[Collected data]

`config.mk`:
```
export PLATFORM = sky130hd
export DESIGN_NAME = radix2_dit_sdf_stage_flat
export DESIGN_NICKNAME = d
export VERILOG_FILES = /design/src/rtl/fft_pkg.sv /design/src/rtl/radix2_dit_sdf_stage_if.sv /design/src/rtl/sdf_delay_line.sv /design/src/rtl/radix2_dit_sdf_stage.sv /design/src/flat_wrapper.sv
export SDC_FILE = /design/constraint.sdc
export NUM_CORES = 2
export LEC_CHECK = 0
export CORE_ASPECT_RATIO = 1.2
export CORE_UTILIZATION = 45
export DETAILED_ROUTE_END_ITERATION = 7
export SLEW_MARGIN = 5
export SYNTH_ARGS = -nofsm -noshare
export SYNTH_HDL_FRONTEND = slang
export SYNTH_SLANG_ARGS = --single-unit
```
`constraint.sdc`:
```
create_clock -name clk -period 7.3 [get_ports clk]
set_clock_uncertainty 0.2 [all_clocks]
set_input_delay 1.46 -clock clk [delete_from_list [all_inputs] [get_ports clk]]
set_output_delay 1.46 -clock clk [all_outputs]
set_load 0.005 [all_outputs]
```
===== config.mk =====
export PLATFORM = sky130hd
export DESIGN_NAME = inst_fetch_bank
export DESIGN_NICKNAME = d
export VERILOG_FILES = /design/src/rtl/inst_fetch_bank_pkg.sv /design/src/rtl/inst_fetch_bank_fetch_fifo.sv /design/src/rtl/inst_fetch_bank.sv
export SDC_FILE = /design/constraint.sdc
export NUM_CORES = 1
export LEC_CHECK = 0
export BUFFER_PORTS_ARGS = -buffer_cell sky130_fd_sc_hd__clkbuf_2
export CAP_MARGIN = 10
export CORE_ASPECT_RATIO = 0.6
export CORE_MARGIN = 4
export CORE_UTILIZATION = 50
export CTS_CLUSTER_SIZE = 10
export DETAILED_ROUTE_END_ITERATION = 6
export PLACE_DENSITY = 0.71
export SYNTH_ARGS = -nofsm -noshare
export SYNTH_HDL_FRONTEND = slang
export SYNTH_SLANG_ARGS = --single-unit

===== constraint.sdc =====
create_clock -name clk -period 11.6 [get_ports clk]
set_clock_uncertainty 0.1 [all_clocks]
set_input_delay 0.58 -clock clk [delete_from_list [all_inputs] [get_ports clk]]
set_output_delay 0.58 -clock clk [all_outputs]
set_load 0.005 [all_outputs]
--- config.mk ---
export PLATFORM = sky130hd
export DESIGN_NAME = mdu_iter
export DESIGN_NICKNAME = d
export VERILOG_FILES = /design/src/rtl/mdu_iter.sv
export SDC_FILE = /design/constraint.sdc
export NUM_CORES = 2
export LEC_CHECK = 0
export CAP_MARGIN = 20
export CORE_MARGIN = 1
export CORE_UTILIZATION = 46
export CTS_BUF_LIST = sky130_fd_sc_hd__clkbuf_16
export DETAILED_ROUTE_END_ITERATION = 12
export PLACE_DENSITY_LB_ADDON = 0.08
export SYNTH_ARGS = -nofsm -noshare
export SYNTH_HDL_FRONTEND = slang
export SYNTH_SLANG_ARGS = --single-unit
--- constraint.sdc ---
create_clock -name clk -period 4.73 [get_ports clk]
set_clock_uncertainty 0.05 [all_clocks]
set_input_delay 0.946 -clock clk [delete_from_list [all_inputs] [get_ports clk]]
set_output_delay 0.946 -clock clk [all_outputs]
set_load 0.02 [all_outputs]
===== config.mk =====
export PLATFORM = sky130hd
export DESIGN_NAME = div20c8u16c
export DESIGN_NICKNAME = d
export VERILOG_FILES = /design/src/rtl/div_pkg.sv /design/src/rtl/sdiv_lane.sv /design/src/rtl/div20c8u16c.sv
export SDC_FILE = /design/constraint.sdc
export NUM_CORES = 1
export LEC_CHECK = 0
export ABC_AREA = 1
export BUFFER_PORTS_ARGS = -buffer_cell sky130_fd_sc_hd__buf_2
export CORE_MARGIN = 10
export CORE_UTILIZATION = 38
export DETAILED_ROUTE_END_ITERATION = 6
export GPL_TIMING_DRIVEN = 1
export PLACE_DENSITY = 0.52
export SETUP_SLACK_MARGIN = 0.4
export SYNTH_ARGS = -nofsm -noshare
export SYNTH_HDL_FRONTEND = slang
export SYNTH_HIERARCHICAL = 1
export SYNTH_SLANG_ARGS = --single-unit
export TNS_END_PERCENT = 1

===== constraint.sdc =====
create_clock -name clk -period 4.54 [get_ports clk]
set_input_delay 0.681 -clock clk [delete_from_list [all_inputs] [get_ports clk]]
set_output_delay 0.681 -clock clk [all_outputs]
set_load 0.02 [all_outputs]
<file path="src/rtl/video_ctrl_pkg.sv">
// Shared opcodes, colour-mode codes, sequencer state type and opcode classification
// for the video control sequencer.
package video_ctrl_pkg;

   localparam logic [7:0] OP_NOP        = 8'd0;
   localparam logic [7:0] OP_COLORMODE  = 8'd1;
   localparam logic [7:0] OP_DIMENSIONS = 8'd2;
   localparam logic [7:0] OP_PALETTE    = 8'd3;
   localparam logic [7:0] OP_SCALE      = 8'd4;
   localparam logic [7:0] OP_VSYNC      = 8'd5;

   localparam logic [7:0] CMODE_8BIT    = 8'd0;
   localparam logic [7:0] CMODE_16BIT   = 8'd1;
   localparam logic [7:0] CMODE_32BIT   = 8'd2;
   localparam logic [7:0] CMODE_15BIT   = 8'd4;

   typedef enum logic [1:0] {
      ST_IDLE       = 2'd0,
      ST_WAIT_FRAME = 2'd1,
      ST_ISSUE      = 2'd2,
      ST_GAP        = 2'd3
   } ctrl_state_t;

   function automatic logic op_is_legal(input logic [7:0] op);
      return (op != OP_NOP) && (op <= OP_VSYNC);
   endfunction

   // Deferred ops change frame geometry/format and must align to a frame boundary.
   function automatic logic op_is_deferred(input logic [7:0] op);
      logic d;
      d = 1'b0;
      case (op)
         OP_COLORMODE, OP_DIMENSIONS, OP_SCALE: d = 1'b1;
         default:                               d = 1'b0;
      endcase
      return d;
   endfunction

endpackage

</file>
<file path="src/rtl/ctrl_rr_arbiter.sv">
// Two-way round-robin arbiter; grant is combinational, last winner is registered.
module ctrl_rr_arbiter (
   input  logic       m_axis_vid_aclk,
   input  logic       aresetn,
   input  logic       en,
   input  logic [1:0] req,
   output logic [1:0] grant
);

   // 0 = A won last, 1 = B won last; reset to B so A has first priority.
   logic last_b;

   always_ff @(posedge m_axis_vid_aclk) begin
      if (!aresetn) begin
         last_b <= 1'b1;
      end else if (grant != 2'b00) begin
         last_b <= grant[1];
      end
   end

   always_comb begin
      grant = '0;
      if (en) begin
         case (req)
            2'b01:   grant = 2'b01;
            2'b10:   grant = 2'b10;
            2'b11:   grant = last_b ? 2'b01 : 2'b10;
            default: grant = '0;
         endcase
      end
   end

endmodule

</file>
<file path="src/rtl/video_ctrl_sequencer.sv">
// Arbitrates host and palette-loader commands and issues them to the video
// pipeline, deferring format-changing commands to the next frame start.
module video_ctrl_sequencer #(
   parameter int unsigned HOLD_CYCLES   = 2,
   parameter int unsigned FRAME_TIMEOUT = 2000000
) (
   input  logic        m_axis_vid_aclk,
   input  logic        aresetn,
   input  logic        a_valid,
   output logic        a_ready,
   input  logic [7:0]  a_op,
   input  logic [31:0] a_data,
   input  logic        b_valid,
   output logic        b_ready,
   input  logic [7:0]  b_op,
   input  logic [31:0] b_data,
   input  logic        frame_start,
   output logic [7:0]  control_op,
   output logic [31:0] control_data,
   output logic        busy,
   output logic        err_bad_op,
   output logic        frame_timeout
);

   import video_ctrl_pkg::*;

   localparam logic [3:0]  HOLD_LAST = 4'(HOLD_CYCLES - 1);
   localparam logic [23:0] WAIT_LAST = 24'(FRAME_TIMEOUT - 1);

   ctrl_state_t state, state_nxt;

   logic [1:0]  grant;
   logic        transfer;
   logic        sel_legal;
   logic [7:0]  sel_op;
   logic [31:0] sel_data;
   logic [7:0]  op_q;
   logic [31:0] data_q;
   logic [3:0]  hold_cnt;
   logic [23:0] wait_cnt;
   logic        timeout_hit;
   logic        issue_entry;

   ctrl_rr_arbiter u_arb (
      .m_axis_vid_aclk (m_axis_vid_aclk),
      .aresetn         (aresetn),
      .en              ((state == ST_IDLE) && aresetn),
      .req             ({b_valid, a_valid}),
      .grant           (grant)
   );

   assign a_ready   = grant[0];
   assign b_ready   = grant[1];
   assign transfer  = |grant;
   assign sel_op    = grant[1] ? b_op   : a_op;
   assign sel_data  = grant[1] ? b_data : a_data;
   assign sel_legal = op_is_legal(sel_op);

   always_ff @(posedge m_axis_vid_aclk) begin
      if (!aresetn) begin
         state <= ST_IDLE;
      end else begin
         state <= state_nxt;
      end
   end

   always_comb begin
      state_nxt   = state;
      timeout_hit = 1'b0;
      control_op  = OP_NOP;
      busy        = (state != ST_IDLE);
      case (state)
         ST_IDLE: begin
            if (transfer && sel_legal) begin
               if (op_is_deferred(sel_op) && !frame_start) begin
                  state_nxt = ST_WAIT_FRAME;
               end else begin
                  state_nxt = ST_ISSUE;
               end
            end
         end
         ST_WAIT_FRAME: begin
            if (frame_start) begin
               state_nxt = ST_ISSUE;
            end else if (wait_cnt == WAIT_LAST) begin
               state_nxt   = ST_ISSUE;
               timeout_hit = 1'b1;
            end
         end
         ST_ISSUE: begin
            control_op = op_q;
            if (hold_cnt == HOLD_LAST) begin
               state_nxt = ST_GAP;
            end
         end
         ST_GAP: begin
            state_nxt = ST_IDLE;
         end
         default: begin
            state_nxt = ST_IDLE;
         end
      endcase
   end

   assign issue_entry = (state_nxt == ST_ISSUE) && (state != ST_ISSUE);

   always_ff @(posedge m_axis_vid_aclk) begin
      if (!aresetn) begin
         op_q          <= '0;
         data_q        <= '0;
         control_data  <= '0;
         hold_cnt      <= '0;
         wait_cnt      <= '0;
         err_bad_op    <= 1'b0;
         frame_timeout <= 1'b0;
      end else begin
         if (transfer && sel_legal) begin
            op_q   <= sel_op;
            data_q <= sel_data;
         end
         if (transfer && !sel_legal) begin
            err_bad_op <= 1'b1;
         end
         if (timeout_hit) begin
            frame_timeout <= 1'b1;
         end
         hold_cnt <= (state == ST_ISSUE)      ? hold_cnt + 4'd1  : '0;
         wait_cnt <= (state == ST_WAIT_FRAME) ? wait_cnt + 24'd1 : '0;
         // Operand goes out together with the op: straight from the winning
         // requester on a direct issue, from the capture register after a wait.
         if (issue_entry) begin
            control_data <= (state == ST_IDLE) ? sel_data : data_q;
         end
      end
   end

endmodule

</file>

• Exercise brief
Search the records for the string "else", and copy every line that holds it.

• Written answer
      end else if (grant != 2'b00) begin
      end else begin
               end else begin
            end else if (wait_cnt == WAIT_LAST) begin
      end else begin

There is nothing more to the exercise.